斯皮尔伯格一家位于水晶露台267号的那栋两层殖民风格住宅,是他们花14000美元从彼得·鲁坦和海伦·鲁坦夫妇那里购得的,建于1949年。那条街是在一片田地上建设起来的,那里曾是一片种植土豆的农田。在史蒂文的童年时代,他家房子后面的一条街仍能看到一些农场旧址。他和玩伴们会带着恐惧,走进那片哥特式的林地与田野中探险。林地周围是饱经风霜的农舍和锈迹斑斑的农用机械。显然,史蒂文将他对废旧农场的记忆与家门前那棵枫树结合在一起,想象出一片令人毛骨悚然的“窗外森林”。这段记忆成为他1982年的电影《鬼驱人》中一个场景的灵感来源:一棵凶神恶煞的树冲进小男孩卧室的窗户(《鬼驱人》中还出现了一个可怕的小丑玩偶,这也是史蒂文童年时期恐惧的东西之一)。

和阿诺德·斯皮尔伯格一样,史蒂文家所住社区的许多父亲都是年轻的退伍军人,在《退伍军人权利法案》的帮助下购买了自己的第一套房子。水晶露台住着许多小孩,史蒂文的邻居玛乔丽·罗宾斯还记得:“他看上去跟其他男孩没什么不同——瘦削,平头,整张脸被棒球帽遮住,只露出耳朵。”“当时那里有很多新教徒。犹太人、意大利人、爱尔兰人以及德国人住在一起,相处得十分融洽,”住在斯皮尔伯格家对面的爱尔兰天主教徒老罗伯特·莫兰这样说,“那个地方很适合孩子们成长。住在那里的好处就是,它是一个新社区,成员来自不同的地方。而且大多数都是年轻人,大家相处得很愉快。”
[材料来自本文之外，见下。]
<file path="config.mk">
export PLATFORM = sky130hd
export DESIGN_NAME = fetch_stage_risc_v
export DESIGN_NICKNAME = d
export VERILOG_FILES = /design/src/rtl/riscv_pkg.sv /design/src/rtl/fetch_buffer_risc_v.sv /design/src/rtl/fetch_stage_risc_v.sv
export SDC_FILE = /design/constraint.sdc
export NUM_CORES = 1
export LEC_CHECK = 0
export ABC_AREA = 1
export BUFFER_PORTS_ARGS = -buffer_cell sky130_fd_sc_hd__buf_2
export CORE_AREA = 2 2 159 161
export CTS_BUF_LIST = sky130_fd_sc_hd__clkbuf_16
export CTS_CLUSTER_SIZE = 20
export DETAILED_ROUTE_END_ITERATION = 10
export DIE_AREA = 0 0 161 163
export GPL_TIMING_DRIVEN = 0
export HOLD_SLACK_MARGIN = 0.08
export PLACE_DENSITY = 0.84
export SLEW_MARGIN = 20
export SYNTH_ARGS = -nofsm -noshare
export SYNTH_HDL_FRONTEND = slang
export SYNTH_SLANG_ARGS = --single-unit
</file>
<file path="constraint.sdc">
create_clock -name clk -period 4.2 [get_ports clk]
set_input_delay 0.84 -clock clk [delete_from_list [all_inputs] [get_ports clk]]
set_output_delay 0.84 -clock clk [all_outputs]
set_load 0.1 [all_outputs]
</file>
<file path="src/rtl/riscv_pkg.sv">
// Shared RISC-V constants for the fetch stage, main decoder and immediate extender.
package riscv_pkg;

  localparam int XLEN = 32;
  localparam logic [XLEN-1:0] NOP_INSTR = 32'h0000_0013;
  localparam logic [XLEN-1:0] RESET_PC_DEFAULT = 32'h0000_0000;
  localparam int DROP_W = 8;

  typedef enum logic [6:0] {
    OP_LOAD   = 7'b0000011,
    OP_IMM    = 7'b0010011,
    OP_AUIPC  = 7'b0010111,
    OP_STORE  = 7'b0100011,
    OP_REG    = 7'b0110011,
    OP_LUI    = 7'b0110111,
    OP_BRANCH = 7'b1100011,
    OP_JALR   = 7'b1100111,
    OP_JAL    = 7'b1101111
  } opcode_e;

  function automatic logic [XLEN-1:0] align_pc(input logic [XLEN-1:0] pc);
    return pc & ~XLEN'(3);
  endfunction

endpackage

</file>
<file path="src/rtl/fetch_buffer_risc_v.sv">
// Ring of fetch slots {pc, instr, filled}: slots are reserved at request accept,
// filled in order by memory responses and popped in order into the IF/ID register.
module fetch_buffer_risc_v
  import riscv_pkg::*;
#(
  parameter int DEPTH = 2,
  localparam int PW = $clog2(DEPTH),
  localparam int CW = PW + 1
) (
  input  logic            clk,
  input  logic            reset,
  input  logic            flush,
  input  logic            alloc,
  input  logic [XLEN-1:0] alloc_pc,
  input  logic            fill,
  input  logic [XLEN-1:0] fill_data,
  input  logic            pop,
  output logic            head_filled,
  output logic [XLEN-1:0] head_pc,
  output logic [XLEN-1:0] head_instr,
  output logic [CW-1:0]   used,
  output logic [CW-1:0]   unfilled
);

  logic [XLEN-1:0]  pc_q    [DEPTH];
  logic [XLEN-1:0]  instr_q [DEPTH];
  logic [DEPTH-1:0] filled_q;
  logic [PW-1:0]    alloc_ptr;
  logic [PW-1:0]    fill_ptr;
  logic [PW-1:0]    pop_ptr;
  logic             fill_ok;

  assign fill_ok     = fill && (unfilled != '0);
  assign head_filled = (used != '0) && filled_q[pop_ptr];
  assign head_pc     = pc_q[pop_ptr];
  assign head_instr  = instr_q[pop_ptr];

  // A slot being popped may be re-reserved in the same cycle; fill never targets it.
  always_ff @(posedge clk) begin
    if (reset || flush) begin
      alloc_ptr <= '0;
      fill_ptr  <= '0;
      pop_ptr   <= '0;
      filled_q  <= '0;
      used      <= '0;
      unfilled  <= '0;
    end else begin
      if (alloc) begin
        alloc_ptr           <= alloc_ptr + PW'(1);
        filled_q[alloc_ptr] <= 1'b0;
      end
      if (fill_ok) begin
        fill_ptr           <= fill_ptr + PW'(1);
        filled_q[fill_ptr] <= 1'b1;
      end
      if (pop)
        pop_ptr <= pop_ptr + PW'(1);
      used     <= used + CW'(alloc) - CW'(pop);
      unfilled <= unfilled + CW'(alloc) - CW'(fill_ok);
    end
  end

  always_ff @(posedge clk) begin
    if (alloc)
      pc_q[alloc_ptr] <= alloc_pc;
    if (fill_ok)
      instr_q[fill_ptr] <= fill_data;
  end

endmodule

</file>
<file path="src/rtl/fetch_stage_risc_v.sv">
// Instruction fetch stage plus IF/ID register: in-order imem requests, fetch buffer,
// decode stall handling and EX redirects that discard wrong-path responses.
module fetch_stage_risc_v
  import riscv_pkg::*;
#(
  parameter logic [31:0] RESET_PC   = RESET_PC_DEFAULT,
  parameter int          FIFO_DEPTH = 2
) (
  input  logic        clk,
  input  logic        reset,
  output logic        ImemReqValid,
  input  logic        ImemReqReady,
  output logic [31:0] ImemAddr,
  input  logic        ImemRspValid,
  input  logic [31:0] ImemRspData,
  input  logic        PCSrcE,
  input  logic [31:0] PCTargetE,
  input  logic        StallD,
  output logic        ValidD,
  output logic [31:0] InstrD,
  output logic [31:0] PCD,
  output logic [31:0] PCPlus4D
);

  localparam int CW = $clog2(FIFO_DEPTH) + 1;

  logic [31:0]       pcf;
  logic [DROP_W-1:0] drop_cnt;
  logic [CW-1:0]     used;
  logic [CW-1:0]     unfilled;
  logic              head_filled;
  logic [31:0]       head_pc;
  logic [31:0]       head_instr;
  logic              pop;
  logic              accept;
  logic              fill;

  // A slot popped this cycle is already free, so a full buffer can still stream.
  assign pop          = !PCSrcE && !StallD && head_filled;
  assign ImemReqValid = !reset && !PCSrcE && ((used - CW'(pop)) < CW'(FIFO_DEPTH));
  assign accept       = ImemReqValid && ImemReqReady;
  assign fill         = ImemRspValid && (drop_cnt == '0);
  assign ImemAddr     = pcf;

  fetch_buffer_risc_v #(
    .DEPTH (FIFO_DEPTH)
  ) u_buffer (
    .clk         (clk),
    .reset       (reset),
    .flush       (PCSrcE),
    .alloc       (accept),
    .alloc_pc    (pcf),
    .fill        (fill),
    .fill_data   (ImemRspData),
    .pop         (pop),
    .head_filled (head_filled),
    .head_pc     (head_pc),
    .head_instr  (head_instr),
    .used        (used),
    .unfilled    (unfilled)
  );

  // On redirect every response still owed by memory becomes wrong-path and is dropped.
  always_ff @(posedge clk) begin
    if (reset) begin
      pcf      <= RESET_PC;
      drop_cnt <= '0;
    end else begin
      if (ImemRspValid)
        assert (drop_cnt != '0 || unfilled != '0);
      if (PCSrcE) begin
        pcf      <= align_pc(PCTargetE);
        drop_cnt <= drop_cnt + DROP_W'(unfilled) - DROP_W'(ImemRspValid);
      end else begin
        if (accept)
          pcf <= pcf + 32'd4;
        if (ImemRspValid && !fill)
          drop_cnt <= drop_cnt - DROP_W'(1);
      end
    end
  end

  always_ff @(posedge clk) begin
    if (reset) begin
      ValidD   <= 1'b0;
      InstrD   <= NOP_INSTR;
      PCD      <= '0;
      PCPlus4D <= '0;
    end else if (PCSrcE) begin
      ValidD <= 1'b0;
      InstrD <= NOP_INSTR;
    end else if (!StallD) begin
      if (head_filled) begin
        ValidD   <= 1'b1;
        InstrD   <= head_instr;
        PCD      <= head_pc;
        PCPlus4D <= head_pc + 32'd4;
      end else begin
        ValidD <= 1'b0;
        InstrD <= NOP_INSTR;
      end
    end
  end

endmodule

</file>
==> metrics.txt, run 1 <==
# TYPE chip_impl_metric gauge
chip_impl_info{name="status",value="finished clean"} 1
chip_impl_info{name="ys_top_cells_by_area",value="edfxtp_1 (31%), dfxtp_1 (23%), nand2_1 (15%)"} 1
chip_impl_metric{name="synth_edf_count",unit=""} 124
chip_impl_metric{name="cts.path.max_buffers",unit=""} 3
chip_impl_metric{name="yosys_register_bits",unit=""} 265
chip_impl_metric{name="worst_hold_path.num_cells",unit=""} 2
chip_impl_metric{name="cp.buffers_inverters",unit=""} 4
chip_impl_metric{name="total_switching_power",unit="µW"} 1553
chip_impl_metric{name="io_buffer_count",unit=""} 189
chip_impl_metric{name="postRouteWirelength",unit="µm"} 33780
chip_impl_metric{name="cts.repair_timing.setup_buffer_count",unit=""} 0
chip_impl_metric{name="internal_power",unit="µW"} 4243
chip_impl_metric{name="via_count_of_the_first_global_routing_pass",unit=""} 10220
chip_impl_metric{name="power_per_cell_area",unit="mW/mm²"} 403.5
chip_impl_info{name="cts_tree",value="done"} 1
chip_impl_info{name="top_family_by_delay_on_critical_path",value="buffers and inverters"} 1
chip_impl_metric{name="avgRoutedWirePerCell",unit="µm"} 16.62
chip_impl_metric{name="grt_pass1_wl",unit="µm"} 52270
chip_impl_info{name="crit_slowest_cell",value="buf_2"} 1
chip_impl_metric{name="finalSetupViolations",unit=""} 0
chip_impl_metric{name="syn_avg_cell_area",unit="µm²"} 8.290
chip_impl_info{name="cts.root.buffer_cell",value="clkbuf_16"} 1
chip_impl_metric{name="htreeDepth",unit=""} 1
chip_impl_metric{name="timing.hold.ws",unit="ns"} 0.4651
chip_impl_info{name="worst_setup_path_start_kind",value="primary input"} 1
chip_impl_metric{name="preCtsSetupSlack",unit="ns"} -0.04168
chip_impl_info{name="synth.largest_area_cell",value="edfxtp_1"} 1
chip_impl_metric{name="r2r.worst_path.cells",unit=""} 13
chip_impl_info{name="hold-path-endpoint",value="InstrD[24]$_SDFFE_PP0N_"} 1
chip_impl_metric{name="worst_skew_pair.late_latency",unit="ns"} 0.54
chip_impl_metric{name="numCtsBuffers",unit=""} 26
chip_impl_metric{name="die_height",unit="µm"} 163
chip_impl_metric{name="crit_required",unit="ns"} 3.36
chip_impl_metric{name="fin_cells",unit=""} 2032
chip_impl_metric{name="dp_hpwl",unit="µm"} 24740
chip_impl_info{name="timing_worst_setup_path_type",value="in2out"} 1
chip_impl_metric{name="fin_tns_setup",unit="ns"} 0
chip_impl_metric{name="synthDominantCellAreaShare",unit=""} 0.3089
chip_impl_metric{name="critical_path_peak_fanout",unit=""} 19
chip_impl_metric{name="swShare",unit=""} 0.2679
chip_impl_info{name="commonest_register_cell_after_synthesis",value="dfxtp_1"} 1
chip_impl_metric{name="cap_viol_max_count",unit=""} 0
chip_impl_metric{name="floorplan.initialDensity",unit=""} 0.4885
chip_impl_metric{name="finalWorstPathRequiredPeriod",unit="ns"} 3.735
chip_impl_metric{name="place.gp.congestion",unit=""} 0.9301
chip_impl_metric{name="synthToLayoutAreaGrowth",unit="%"} 19.16
chip_impl_metric{name="design.final.nets",unit=""} 1773
chip_impl_metric{name="cts_num_sinks",unit=""} 265
chip_impl_metric{name="floorplan.core_area",unit="mm²"} 0.02467
chip_impl_metric{name="yosysUniqueCellTypes",unit=""} 43
chip_impl_metric{name="ys_seq_area_frac",unit=""} 0.5431
chip_impl_metric{name="numPlacedInstances",unit=""} 1981
chip_impl_metric{name="pwr-share-seq",unit=""} 0.484
chip_impl_metric{name="p_leak",unit="µW"} 0.006297
chip_impl_info{name="setup_repair_after_global_routing_missed_its_margin",value="false"} 1
chip_impl_info{name="holdCritPathClass",value="reg2reg"} 1
chip_impl_metric{name="worst-r2r-setup-slack",unit="ns"} 1.02
chip_impl_info{name="path_cells",value="clkbuf_1, nor2_1, nand2_1, inv_2, ha_1, xnor2_1, inv_1, nor2_1, buf_2"} 1
chip_impl_metric{name="share_of_layout_cells_above_drive_strength_1",unit=""} 0.1802
chip_impl_info{name="worst_setup_path_end_kind",value="primary output"} 1
chip_impl_metric{name="route.vias.total",unit=""} 10790
chip_impl_metric{name="drtPass1Iterations",unit=""} 5
chip_impl_metric{name="max_freq",unit="GHz"} 0.2677
chip_impl_metric{name="die-area",unit="mm²"} 0.02624
chip_impl_info{name="cp_common_cell",value="nor2_1"} 1
chip_impl_metric{name="worst_clock_skew",unit="ns"} 0.01243
chip_impl_metric{name="die_w",unit="µm"} 161
chip_impl_metric{name="worst_pin_slew",unit="ns"} 0.7521
chip_impl_metric{name="final_max_tran_viols",unit=""} 0
chip_impl_metric{name="synthCells",unit=""} 1454
chip_impl_metric{name="global_route.usage.total",unit=""} 0.2526
chip_impl_metric{name="cts_resized",unit=""} 0
chip_impl_metric{name="synth-async-reset-ratio",unit=""} 0
chip_impl_info{name="synthMostInstantiatedCell",value="nand2_1"} 1
chip_impl_metric{name="number_of_antenna_violations_at_the_first_check_in_global_routing",unit=""} 9
chip_impl_metric{name="clkPwrFrac",unit=""} 0.391
chip_impl_info{name="regToRegStartpoint",value="u_buffer.pop_ptr$_SDFFE_PP0N_"} 1
chip_impl_metric{name="remaining_routing_drc_violations",unit=""} 0
chip_impl_metric{name="cp.arrival",unit="ns"} 2.90
chip_impl_metric{name="grt.overflow.total",unit=""} 0
chip_impl_metric{name="period_share",unit=""} 0.8893
chip_impl_metric{name="floorplan.io_pins",unit=""} 200
chip_impl_info{name="post_synth_most_frequent_cells",value="nand2_1 (497), dfxtp_1 (141), edfxtp_1 (124), inv_1 (122), nor2_1 (117)"} 1
chip_impl_metric{name="yosys_warnings",unit=""} 0
chip_impl_metric{name="grt_start_max_net_pins",unit=""} 34
chip_impl_metric{name="timing.slew.headroom",unit=""} 0.4986
chip_impl_metric{name="first_drt_iteration_drcs",unit=""} 841
chip_impl_metric{name="critical_path.max_stage_delay",unit="ns"} 0.46
chip_impl_metric{name="hold_viol_final",unit=""} 0
chip_impl_metric{name="vias_per_cell",unit=""} 5.311
chip_impl_metric{name="placementRows",unit=""} 58
chip_impl_metric{name="final_area",unit="mm²"} 0.01436
chip_impl_metric{name="cts.clk_slew.worst_paths",unit="ns"} 0.06
chip_impl_metric{name="drt.antenna.violating_nets",unit=""} 0
chip_impl_metric{name="holdBufCountCts",unit=""} 0
chip_impl_metric{name="combinationalPowerShare",unit=""} 0.125
chip_impl_metric{name="setup_slack",unit="ns"} 0.4650
chip_impl_metric{name="vdd_drop_max",unit="µV"} 357.6
chip_impl_info{name="r2r_end",value="u_buffer.unfilled[1]$_SDFF_PP0_"} 1
chip_impl_metric{name="dpl-instance-area",unit="mm²"} 0.01353
chip_impl_info{name="worstHoldStart",value="InstrD[24]$_SDFFE_PP0N_"} 1
chip_impl_metric{name="post_synth_instance_area",unit="mm²"} 0.01205
-- layout make-up --
class,count,area [µm²]
Clock buffer,27,675.6
Sequential cell,265,6546
Clock inverter,21,152.6
Inverter,125,474.2
Fill cell,2149,10310
Buffer,62,327.8
Antenna cell,4,10.01
Timing Repair Buffer,192,1021
Multi-Input combinational cell,1006,4743
Tap cell,330,412.9
-- worst register-to-register path, cell delays in order, from the launching register on --
cell and delay, ns:
dfxtp_1 0.36, nand2_1 0.08, a21oi_1 0.14, nand2_1 0.18
inv_2 0.37, ha_1 0.24, xnor2_1 0.19, nand3_1 0.27
clkinv_1 0.27, buf_2 0.33, ha_1 0.22, xnor2_1 0.07
or2_2 0.27, a21oi_1 0.13
-- layout by cell type (no fill, tap or decap), drive strengths merged --
master,Yosys,routed
nor3,10,10
conb,1,6
nand3b,1,1
a21oi,98,98
a31oi,16,16
buf,27,218
edfxtp,124,124
inv,123,128
a22oi,1,1
a21boi,1,1
bufinv,0,2
and3,1,1
o21bai,8,8
a21o,1,1
fa,1,1
xor2,14,14
and2,1,1
or2,4,4
diode,0,4
dfxtp,141,141
clkbuf,36,63
nand3,75,75
o22ai,1,1
nand4,6,6
xnor2,9,9
clkinv,2,15
nand2,519,519
o221ai,1,1
clkinvlp,0,1
o21a,4,4
o21ai,62,62
nor2,137,137
ha,24,24
o211ai,5,5
-- state kept, by name (all words and copies together) (netlist names), named ones only --
register	count
u_buffer.used	2
u_buffer.pop_ptr	1
u_buffer.filled_q	2
u_buffer.pc_q	60
u_buffer.fill_ptr	1
ImemAddr	30
InstrD	32
PCD	30
u_buffer.unfilled	2
u_buffer.alloc_ptr	1
u_buffer.instr_q	64
ValidD	1
drop_cnt	8
PCPlus4D	30
-- per-layer routing --
metal,global-route usage,vias up,part of all wire
met4,0.1144,10,0.043
met3,0.06723,113,0.10
li1,-,5147,-
met1,0.2948,4971,0.38
met5,0,-,0.0020
met2,0.4372,550,0.47
-- logic make-up (layout without fill, tap and decap cells) --
logic type	Yosys count	after routing	synth area share
other	1	10	0.0003111
xor gates and xnor gates	23	23	0.01671
adders and majority gates	25	25	0.02657
AOI/OAI and AO/OA	198	198	0.08844
DFF	265	265	0.5431
and+or+nand+nor	754	754	0.2580
buffers and inverters	188	427	0.06685
-- worst max path at each step --
stage	startpoint	to	slack, ns	depth (start not counted)
floorplan	StallD	ImemReqValid	0.09	9
global placement	PCSrcE	u_buffer.pc_q[0][23]$_DFFE_PP_	-1.25	11
detailed placement	PCSrcE	u_buffer.unfilled[1]$_SDFF_PP0_	-0.04	15
CTS	PCSrcE	ImemReqValid	0.07	11
global route	StallD	ImemReqValid	0.31	9
finish	StallD	ImemReqValid	0.46	9
-- through the flow --
| step | utilization | power [µW] |
|---|---|---|
| after floorplan | - | 3378 |
| after global placement | 0.5444 | 3551 |
| after detailed placement | 0.5483 | 3573 |
| after CTS | 0.5819 | 5811 |
| after global routing | 0.5817 | 5993 |
| final | 0.5822 | 5796 |
-- power by group through the flow --
| stage | clock network (µW) | logic (µW) | registers, µW |
|---|---|---|---|
| after floorplan | 0 | 409 | 2970 |
| after global placement | 0 | 693 | 2860 |
| after detailed placement | 0 | 712 | 2860 |
| after CTS | 2290 | 717 | 2800 |
| after global routing | 2380 | 799 | 2810 |
| final | 2270 | 723 | 2810 |
(Power assumes the default switching activity.)
==> run 2, diff against run 1 <==
--- a/config.mk
+++ b/config.mk
@@ -14,7 +14,7 @@
 export DIE_AREA = 0 0 161 163
 export GPL_TIMING_DRIVEN = 0
 export HOLD_SLACK_MARGIN = 0.08
-export PLACE_DENSITY = 0.84
+export PLACE_DENSITY = 0.74
 export SLEW_MARGIN = 20
 export SYNTH_ARGS = -nofsm -noshare
 export SYNTH_HDL_FRONTEND = slang
==> metrics.txt, run 2 (same netlist as run 1, synthesis figures left out) <==
# TYPE chip_impl_metric gauge
chip_impl_info{name="status",value="finished clean"} 1
chip_impl_metric{name="grt.overflow.total",unit=""} 0
chip_impl_metric{name="cts_num_sinks",unit=""} 265
chip_impl_info{name="largestRegisters",value="u_buffer.instr_q x64, u_buffer.pc_q x60, InstrD x32"} 1
chip_impl_metric{name="drtPass1Iterations",unit=""} 8
chip_impl_metric{name="cts.path.max_buffers",unit=""} 3
chip_impl_metric{name="critical_path.max_stage_delay",unit="ns"} 0.45
chip_impl_metric{name="grt_start_max_net_pins",unit=""} 34
chip_impl_metric{name="critical_path_peak_fanout",unit=""} 19
chip_impl_metric{name="cp.arrival",unit="ns"} 2.91
chip_impl_metric{name="holdBufCountCts",unit=""} 0
chip_impl_metric{name="numCtsBuffers",unit=""} 27
chip_impl_metric{name="dp_hpwl",unit="µm"} 24560
chip_impl_metric{name="vdd_drop_max",unit="µV"} 369.1
chip_impl_metric{name="place.gp.congestion",unit=""} 0.9447
chip_impl_metric{name="seqCellArea",unit="mm²"} 0.006546
chip_impl_metric{name="die-area",unit="mm²"} 0.02624
chip_impl_metric{name="die_w",unit="µm"} 161
chip_impl_metric{name="global_route.usage.total",unit=""} 0.2503
chip_impl_metric{name="remaining_routing_drc_violations",unit=""} 0
chip_impl_info{name="setup_repair_after_global_routing_missed_its_margin",value="false"} 1
chip_impl_metric{name="cts.clk_slew.worst_paths",unit="ns"} 0.05
chip_impl_metric{name="floorplan.io_pins",unit=""} 200
chip_impl_metric{name="max_freq",unit="GHz"} 0.2665
chip_impl_metric{name="final_max_tran_viols",unit=""} 0
chip_impl_metric{name="vias_per_cell",unit=""} 5.147
chip_impl_metric{name="cp.buffers_inverters",unit=""} 5
chip_impl_metric{name="route.vias.total",unit=""} 10460
chip_impl_info{name="crit_slowest_cell",value="buf_2"} 1
chip_impl_metric{name="period_share",unit=""} 0.8934
chip_impl_info{name="mostFrequentLayoutCells",value="nand2_1 (497), buf_2 (197), dfxtp_1 (141)"} 1
chip_impl_metric{name="p_leak",unit="µW"} 0.006299
chip_impl_info{name="worst_setup_path_start_kind",value="primary input"} 1
chip_impl_metric{name="postRouteWirelength",unit="µm"} 33330
chip_impl_metric{name="worst_pin_slew",unit="ns"} 0.7863
chip_impl_metric{name="via_count_of_the_first_global_routing_pass",unit=""} 9928
chip_impl_metric{name="cap_viol_max_count",unit=""} 0
chip_impl_metric{name="layout.core_utilization",unit=""} 0.5808
chip_impl_info{name="final_common_cell",value="nand2_1"} 1
chip_impl_info{name="top_family_by_delay_on_critical_path",value="buffers and inverters"} 1
chip_impl_metric{name="power_per_cell_area",unit="mW/mm²"} 398.8
chip_impl_metric{name="hold_viol_final",unit=""} 0
chip_impl_metric{name="placementRows",unit=""} 58
chip_impl_info{name="cts_tree",value="done"} 1
chip_impl_metric{name="fin_cells",unit=""} 2032
chip_impl_metric{name="worst_skew_pair.late_latency",unit="ns"} 0.53
chip_impl_metric{name="crit_required",unit="ns"} 3.36
chip_impl_metric{name="avgRoutedWirePerCell",unit="µm"} 16.40
chip_impl_metric{name="design.final.nets",unit=""} 1774
chip_impl_info{name="holdCritPathClass",value="reg2reg"} 1
chip_impl_metric{name="drt.antenna.violating_nets",unit=""} 0
chip_impl_info{name="cts.root.buffer_cell",value="clkbuf_16"} 1
chip_impl_metric{name="finalWorstPathRequiredPeriod",unit="ns"} 3.752
chip_impl_metric{name="numPlacedInstances",unit=""} 1981
chip_impl_metric{name="first_drt_iteration_drcs",unit=""} 910
chip_impl_info{name="timing_worst_setup_path_type",value="in2out"} 1
chip_impl_metric{name="synthToLayoutAreaGrowth",unit="%"} 18.88
chip_impl_metric{name="io_buffer_count",unit=""} 189
chip_impl_metric{name="die_height",unit="µm"} 163
chip_impl_metric{name="grt_pass1_wl",unit="µm"} 51920
chip_impl_info{name="max_flop_register",value="u_buffer.instr_q"} 1
chip_impl_metric{name="timing.slew.headroom",unit=""} 0.4758
chip_impl_info{name="path_cells",value="buf_2, buf_4, nor2_1, nand2_1, inv_2, ha_1, xnor2_1, inv_1, nor2_1, buf_2"} 1
chip_impl_metric{name="finalSetupViolations",unit=""} 0
chip_impl_metric{name="fillerInstances",unit=""} 2198
chip_impl_metric{name="number_of_antenna_violations_at_the_first_check_in_global_routing",unit=""} 8
chip_impl_metric{name="floorplan.initialDensity",unit=""} 0.4885
chip_impl_metric{name="share_of_layout_cells_above_drive_strength_1",unit=""} 0.1789
chip_impl_metric{name="worst_clock_skew",unit="ns"} 0.01262
chip_impl_metric{name="largest_register_ff_count",unit=""} 64
chip_impl_metric{name="floorplan.core_area",unit="mm²"} 0.02467
chip_impl_metric{name="multi_input_comb_area",unit="mm²"} 0.004743
chip_impl_metric{name="htreeDepth",unit=""} 1
chip_impl_info{name="worst_setup_path_end_kind",value="primary output"} 1
-- run 2: cell types whose count changed in the layout (fill, tap and decap cells not counted), sizes merged --
cell and change:
clkinv -2, inv +5, diode -1, clkinvlp -1, bufinv -1
-- run 2: per-stage QoR --
stage | power [µW] | setup slack (ns) | TNS, ns | hold WS (ns) | instance area (µm²)
5_1_grt | 5914 | 0.2568 | 0 | 0.4748 | 14320
3_3_place_gp | 3552 | -1.358 | -80.86 | 0.4418 | 13430
6_report | 5715 | 0.4478 | 0 | 0.4611 | 14330
4_1_cts | 5734 | 0.1041 | 0 | 0.4619 | 14330
3_5_place_dp | 3572 | 0.02366 | 0 | 0.4529 | 13530
2_1_floorplan | 3378 | 0.09419 | 0 | 0.4498 | 12070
那个时期,水晶露台的26户人家中至少有3户犹太人,邻近的水晶湖大道上也主要居住着犹太人。“那是犹太人聚居的地方,犹太人区。”贝斯沙洛姆圣堂的拉比伯特·刘易斯如此形容哈敦菲尔德地区。1953—1957年期间,刘易斯拉比曾经在希伯来学校教过史蒂文[2]。尽管犹太人在二战后就从卡姆登和附近的费城迁往哈敦菲尔德地区,但二战爆发前,这里曾是犹太人的禁区。“后来这里慢慢解除了限制。”刘易斯拉比说,“此前有些乡村俱乐部是不允许犹太人加入的,所以犹太人在这里创办了自己的乡村俱乐部。”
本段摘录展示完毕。